● **WHAT THE TASK ASKS**
Repeat the lines below exactly as written, please, from the line with "p_leak_nw = 8.88" to the line with "logic_area_mm2 = 0.00790", both lines included, and no others.

Saved entries:
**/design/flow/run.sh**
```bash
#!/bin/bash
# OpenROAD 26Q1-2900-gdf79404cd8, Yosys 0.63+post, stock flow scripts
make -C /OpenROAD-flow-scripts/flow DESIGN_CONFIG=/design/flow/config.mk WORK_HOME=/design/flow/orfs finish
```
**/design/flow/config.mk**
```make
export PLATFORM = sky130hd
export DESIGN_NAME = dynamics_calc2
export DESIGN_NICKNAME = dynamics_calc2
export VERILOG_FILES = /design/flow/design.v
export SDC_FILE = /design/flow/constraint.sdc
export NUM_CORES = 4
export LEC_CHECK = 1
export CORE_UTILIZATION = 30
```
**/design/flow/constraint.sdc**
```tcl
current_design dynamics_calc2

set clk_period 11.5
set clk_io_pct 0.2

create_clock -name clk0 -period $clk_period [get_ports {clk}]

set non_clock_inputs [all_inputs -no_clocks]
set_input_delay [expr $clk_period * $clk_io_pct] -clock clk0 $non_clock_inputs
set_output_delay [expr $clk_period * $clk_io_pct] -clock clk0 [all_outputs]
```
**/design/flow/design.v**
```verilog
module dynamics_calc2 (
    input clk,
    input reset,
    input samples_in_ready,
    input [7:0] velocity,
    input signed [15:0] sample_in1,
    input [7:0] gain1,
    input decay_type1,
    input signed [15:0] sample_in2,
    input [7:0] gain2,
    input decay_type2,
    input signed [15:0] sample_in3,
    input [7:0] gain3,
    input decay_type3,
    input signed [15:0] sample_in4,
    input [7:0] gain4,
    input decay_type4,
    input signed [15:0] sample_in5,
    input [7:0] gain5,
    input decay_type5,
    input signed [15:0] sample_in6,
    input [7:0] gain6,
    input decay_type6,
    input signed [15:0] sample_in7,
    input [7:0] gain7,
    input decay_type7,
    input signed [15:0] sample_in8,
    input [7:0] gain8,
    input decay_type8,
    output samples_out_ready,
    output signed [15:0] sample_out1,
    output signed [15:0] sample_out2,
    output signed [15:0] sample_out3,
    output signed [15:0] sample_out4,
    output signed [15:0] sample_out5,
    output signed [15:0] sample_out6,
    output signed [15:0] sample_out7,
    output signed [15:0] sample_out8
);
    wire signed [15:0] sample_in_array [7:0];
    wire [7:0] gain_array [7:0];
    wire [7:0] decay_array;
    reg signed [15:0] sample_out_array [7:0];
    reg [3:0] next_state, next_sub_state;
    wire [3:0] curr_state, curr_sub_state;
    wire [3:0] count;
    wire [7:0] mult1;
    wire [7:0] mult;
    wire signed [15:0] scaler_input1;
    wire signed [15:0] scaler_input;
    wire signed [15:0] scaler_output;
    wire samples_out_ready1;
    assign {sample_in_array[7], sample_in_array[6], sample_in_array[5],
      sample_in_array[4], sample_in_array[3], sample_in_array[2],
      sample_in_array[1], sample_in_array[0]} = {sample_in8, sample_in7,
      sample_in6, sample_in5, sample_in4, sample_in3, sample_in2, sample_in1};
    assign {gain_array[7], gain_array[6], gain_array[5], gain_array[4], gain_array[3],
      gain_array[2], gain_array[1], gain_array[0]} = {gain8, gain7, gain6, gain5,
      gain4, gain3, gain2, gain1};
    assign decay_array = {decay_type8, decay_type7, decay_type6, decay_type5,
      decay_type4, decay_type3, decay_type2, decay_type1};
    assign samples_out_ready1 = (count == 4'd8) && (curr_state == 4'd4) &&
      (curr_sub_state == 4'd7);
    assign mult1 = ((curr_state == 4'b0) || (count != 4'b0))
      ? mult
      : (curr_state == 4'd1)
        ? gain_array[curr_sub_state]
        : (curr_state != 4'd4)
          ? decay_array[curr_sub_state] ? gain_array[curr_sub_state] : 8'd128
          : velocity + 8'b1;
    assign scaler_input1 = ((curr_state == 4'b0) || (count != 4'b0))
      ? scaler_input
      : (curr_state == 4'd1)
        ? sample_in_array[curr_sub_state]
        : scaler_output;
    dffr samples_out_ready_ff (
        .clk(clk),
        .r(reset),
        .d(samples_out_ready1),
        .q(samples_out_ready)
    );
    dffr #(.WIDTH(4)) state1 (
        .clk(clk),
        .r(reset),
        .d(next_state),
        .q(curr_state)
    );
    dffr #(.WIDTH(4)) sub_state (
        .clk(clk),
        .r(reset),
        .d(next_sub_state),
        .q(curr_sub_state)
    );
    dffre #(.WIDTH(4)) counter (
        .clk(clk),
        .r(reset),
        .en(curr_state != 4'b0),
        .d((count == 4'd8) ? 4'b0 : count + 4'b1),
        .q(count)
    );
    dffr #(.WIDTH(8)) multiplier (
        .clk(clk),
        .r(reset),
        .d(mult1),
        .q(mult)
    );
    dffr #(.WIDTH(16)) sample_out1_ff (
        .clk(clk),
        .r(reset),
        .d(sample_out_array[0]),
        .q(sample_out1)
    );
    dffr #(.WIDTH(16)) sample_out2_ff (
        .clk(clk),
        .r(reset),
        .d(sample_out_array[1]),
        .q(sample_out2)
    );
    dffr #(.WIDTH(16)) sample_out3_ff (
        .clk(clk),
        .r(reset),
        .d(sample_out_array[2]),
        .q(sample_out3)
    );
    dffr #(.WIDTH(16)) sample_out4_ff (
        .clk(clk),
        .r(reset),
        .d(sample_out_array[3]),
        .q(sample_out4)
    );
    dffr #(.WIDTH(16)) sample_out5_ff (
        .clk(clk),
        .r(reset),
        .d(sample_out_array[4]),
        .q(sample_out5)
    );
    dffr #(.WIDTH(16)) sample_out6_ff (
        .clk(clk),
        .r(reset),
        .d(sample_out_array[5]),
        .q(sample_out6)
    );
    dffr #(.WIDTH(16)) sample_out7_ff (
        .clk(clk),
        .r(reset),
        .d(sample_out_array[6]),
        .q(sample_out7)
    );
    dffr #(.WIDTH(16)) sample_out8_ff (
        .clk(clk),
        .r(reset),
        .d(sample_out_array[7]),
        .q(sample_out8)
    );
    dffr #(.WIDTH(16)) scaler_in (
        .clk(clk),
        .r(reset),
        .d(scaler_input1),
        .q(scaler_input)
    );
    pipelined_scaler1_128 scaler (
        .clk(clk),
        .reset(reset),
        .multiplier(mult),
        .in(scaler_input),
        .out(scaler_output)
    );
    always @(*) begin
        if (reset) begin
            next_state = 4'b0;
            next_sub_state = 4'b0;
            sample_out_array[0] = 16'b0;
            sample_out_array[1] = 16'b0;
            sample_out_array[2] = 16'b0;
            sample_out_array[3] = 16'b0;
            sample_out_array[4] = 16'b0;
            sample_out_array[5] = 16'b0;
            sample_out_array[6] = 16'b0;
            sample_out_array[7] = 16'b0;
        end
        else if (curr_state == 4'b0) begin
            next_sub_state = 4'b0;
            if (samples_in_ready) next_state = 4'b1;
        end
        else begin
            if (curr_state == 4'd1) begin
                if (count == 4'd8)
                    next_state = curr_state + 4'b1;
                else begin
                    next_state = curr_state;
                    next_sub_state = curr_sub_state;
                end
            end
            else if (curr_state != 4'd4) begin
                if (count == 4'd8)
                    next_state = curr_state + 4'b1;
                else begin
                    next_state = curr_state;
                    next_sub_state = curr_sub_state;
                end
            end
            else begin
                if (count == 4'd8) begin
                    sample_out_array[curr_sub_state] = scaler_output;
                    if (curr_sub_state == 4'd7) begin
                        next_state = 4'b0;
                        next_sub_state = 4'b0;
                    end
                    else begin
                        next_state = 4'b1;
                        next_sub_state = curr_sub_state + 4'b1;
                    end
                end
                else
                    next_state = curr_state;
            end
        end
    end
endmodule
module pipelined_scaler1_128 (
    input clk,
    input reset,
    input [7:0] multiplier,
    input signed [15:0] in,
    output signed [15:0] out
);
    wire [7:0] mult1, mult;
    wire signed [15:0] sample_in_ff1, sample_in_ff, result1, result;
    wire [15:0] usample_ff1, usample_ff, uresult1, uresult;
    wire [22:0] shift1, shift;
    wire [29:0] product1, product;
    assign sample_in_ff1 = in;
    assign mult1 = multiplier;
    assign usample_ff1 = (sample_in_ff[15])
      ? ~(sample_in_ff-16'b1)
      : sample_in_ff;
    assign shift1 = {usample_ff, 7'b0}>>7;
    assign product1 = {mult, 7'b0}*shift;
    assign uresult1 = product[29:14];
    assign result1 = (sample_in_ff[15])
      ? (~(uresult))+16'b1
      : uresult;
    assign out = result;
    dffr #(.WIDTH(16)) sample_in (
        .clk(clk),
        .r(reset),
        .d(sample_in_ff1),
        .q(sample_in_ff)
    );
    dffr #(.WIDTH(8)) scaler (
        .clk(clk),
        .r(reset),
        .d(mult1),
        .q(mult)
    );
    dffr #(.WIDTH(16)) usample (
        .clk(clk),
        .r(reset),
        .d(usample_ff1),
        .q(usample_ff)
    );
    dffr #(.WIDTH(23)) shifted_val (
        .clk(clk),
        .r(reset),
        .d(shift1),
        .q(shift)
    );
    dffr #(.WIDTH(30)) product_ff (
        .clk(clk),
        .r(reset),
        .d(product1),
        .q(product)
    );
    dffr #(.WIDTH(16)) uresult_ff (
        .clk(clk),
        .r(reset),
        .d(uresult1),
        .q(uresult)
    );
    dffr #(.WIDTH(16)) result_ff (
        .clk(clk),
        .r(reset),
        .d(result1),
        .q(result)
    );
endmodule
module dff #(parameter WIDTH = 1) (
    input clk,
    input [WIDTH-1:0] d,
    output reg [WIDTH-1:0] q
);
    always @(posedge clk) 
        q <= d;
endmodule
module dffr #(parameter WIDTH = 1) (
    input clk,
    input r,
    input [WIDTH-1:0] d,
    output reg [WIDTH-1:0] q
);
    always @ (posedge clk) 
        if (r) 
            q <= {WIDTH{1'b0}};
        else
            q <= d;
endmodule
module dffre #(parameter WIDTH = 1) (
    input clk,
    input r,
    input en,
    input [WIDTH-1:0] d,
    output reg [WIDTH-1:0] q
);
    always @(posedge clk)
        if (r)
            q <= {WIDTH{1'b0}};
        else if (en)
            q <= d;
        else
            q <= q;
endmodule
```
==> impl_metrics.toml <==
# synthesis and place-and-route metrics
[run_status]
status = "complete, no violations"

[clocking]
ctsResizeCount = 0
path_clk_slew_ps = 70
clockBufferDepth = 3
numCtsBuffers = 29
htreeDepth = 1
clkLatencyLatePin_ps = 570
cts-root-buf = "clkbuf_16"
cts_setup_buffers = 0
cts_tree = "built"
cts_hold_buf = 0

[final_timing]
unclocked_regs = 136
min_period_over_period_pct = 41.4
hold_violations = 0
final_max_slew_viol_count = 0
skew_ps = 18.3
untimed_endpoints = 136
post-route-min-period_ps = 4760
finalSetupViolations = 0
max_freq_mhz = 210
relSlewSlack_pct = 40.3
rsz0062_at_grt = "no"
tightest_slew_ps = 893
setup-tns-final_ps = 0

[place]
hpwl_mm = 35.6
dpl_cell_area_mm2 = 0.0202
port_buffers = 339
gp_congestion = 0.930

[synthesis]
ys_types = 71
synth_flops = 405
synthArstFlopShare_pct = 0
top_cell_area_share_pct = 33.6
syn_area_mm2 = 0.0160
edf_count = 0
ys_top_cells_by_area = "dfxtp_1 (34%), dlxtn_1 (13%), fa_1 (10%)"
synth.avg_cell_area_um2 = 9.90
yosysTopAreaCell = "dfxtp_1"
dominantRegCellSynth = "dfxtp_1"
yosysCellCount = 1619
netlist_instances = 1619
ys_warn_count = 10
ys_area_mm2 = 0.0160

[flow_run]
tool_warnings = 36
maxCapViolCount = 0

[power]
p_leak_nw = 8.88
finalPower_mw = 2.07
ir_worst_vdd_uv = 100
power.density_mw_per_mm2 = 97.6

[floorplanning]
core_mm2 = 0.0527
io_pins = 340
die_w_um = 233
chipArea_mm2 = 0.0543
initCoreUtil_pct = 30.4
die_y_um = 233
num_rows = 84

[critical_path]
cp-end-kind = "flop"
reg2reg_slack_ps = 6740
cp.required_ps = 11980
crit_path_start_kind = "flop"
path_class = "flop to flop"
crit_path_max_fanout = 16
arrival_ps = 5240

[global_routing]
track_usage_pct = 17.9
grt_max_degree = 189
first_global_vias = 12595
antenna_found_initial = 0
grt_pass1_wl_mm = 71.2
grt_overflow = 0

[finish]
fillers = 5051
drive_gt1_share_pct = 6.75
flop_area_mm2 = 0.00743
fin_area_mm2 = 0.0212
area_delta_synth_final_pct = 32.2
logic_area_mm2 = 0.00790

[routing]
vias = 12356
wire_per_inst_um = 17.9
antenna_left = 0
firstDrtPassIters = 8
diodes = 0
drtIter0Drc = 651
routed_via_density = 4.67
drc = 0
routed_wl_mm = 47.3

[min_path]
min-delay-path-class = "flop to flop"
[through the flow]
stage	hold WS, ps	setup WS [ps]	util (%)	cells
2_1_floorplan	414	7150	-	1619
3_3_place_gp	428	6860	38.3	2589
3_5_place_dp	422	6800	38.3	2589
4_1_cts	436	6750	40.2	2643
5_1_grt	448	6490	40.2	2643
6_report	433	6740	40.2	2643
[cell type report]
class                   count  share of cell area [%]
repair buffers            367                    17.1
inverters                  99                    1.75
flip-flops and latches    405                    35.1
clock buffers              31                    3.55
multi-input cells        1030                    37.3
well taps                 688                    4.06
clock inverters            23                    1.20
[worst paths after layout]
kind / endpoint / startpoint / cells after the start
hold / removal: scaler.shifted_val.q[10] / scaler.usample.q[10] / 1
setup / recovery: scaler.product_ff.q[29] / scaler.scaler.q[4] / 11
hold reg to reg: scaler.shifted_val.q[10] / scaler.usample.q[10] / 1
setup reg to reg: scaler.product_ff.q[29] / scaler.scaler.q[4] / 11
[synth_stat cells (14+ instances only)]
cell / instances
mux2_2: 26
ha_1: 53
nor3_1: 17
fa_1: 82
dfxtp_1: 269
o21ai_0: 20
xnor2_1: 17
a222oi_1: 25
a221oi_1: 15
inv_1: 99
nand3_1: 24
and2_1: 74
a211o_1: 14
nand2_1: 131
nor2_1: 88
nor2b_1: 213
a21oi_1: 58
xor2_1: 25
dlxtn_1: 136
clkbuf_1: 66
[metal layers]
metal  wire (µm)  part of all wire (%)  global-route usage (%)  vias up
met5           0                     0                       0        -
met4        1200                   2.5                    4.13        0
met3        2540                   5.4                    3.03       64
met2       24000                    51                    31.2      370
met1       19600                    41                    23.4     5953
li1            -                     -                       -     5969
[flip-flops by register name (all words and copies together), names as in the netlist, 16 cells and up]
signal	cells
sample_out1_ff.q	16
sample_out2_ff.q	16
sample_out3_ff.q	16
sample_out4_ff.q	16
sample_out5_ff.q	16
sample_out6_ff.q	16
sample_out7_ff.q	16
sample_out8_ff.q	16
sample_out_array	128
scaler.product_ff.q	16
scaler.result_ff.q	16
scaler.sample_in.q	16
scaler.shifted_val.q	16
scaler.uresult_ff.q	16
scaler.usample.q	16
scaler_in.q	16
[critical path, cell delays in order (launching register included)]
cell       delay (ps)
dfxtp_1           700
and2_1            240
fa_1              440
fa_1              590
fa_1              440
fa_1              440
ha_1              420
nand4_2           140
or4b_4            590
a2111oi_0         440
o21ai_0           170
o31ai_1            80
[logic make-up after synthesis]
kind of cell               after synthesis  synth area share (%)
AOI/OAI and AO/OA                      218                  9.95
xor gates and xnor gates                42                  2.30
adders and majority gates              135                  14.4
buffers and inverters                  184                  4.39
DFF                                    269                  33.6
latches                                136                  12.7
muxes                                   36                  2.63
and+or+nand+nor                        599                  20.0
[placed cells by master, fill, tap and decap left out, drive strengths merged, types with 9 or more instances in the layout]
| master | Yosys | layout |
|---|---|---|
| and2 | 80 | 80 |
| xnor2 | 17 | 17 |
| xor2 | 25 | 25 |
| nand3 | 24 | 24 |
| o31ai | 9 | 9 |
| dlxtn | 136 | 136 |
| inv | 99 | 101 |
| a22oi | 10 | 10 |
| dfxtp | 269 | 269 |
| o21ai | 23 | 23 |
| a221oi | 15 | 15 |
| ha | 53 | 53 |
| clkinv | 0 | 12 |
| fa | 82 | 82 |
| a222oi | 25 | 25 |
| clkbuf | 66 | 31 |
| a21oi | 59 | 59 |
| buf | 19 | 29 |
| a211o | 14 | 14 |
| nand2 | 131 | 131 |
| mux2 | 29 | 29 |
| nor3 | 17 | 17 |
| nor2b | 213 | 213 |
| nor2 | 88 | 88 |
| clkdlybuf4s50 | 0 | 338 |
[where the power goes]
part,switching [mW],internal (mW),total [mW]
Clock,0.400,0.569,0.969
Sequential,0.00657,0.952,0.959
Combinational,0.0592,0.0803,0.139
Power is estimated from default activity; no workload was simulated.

● **OUTPUT**
p_leak_nw = 8.88
finalPower_mw = 2.07
ir_worst_vdd_uv = 100
power.density_mw_per_mm2 = 97.6

[floorplanning]
core_mm2 = 0.0527
io_pins = 340
die_w_um = 233
chipArea_mm2 = 0.0543
initCoreUtil_pct = 30.4
die_y_um = 233
num_rows = 84

[critical_path]
cp-end-kind = "flop"
reg2reg_slack_ps = 6740
cp.required_ps = 11980
crit_path_start_kind = "flop"
path_class = "flop to flop"
crit_path_max_fanout = 16
arrival_ps = 5240

[global_routing]
track_usage_pct = 17.9
grt_max_degree = 189
first_global_vias = 12595
antenna_found_initial = 0
grt_pass1_wl_mm = 71.2
grt_overflow = 0

[finish]
fillers = 5051
drive_gt1_share_pct = 6.75
flop_area_mm2 = 0.00743
fin_area_mm2 = 0.0212
area_delta_synth_final_pct = 32.2
logic_area_mm2 = 0.00790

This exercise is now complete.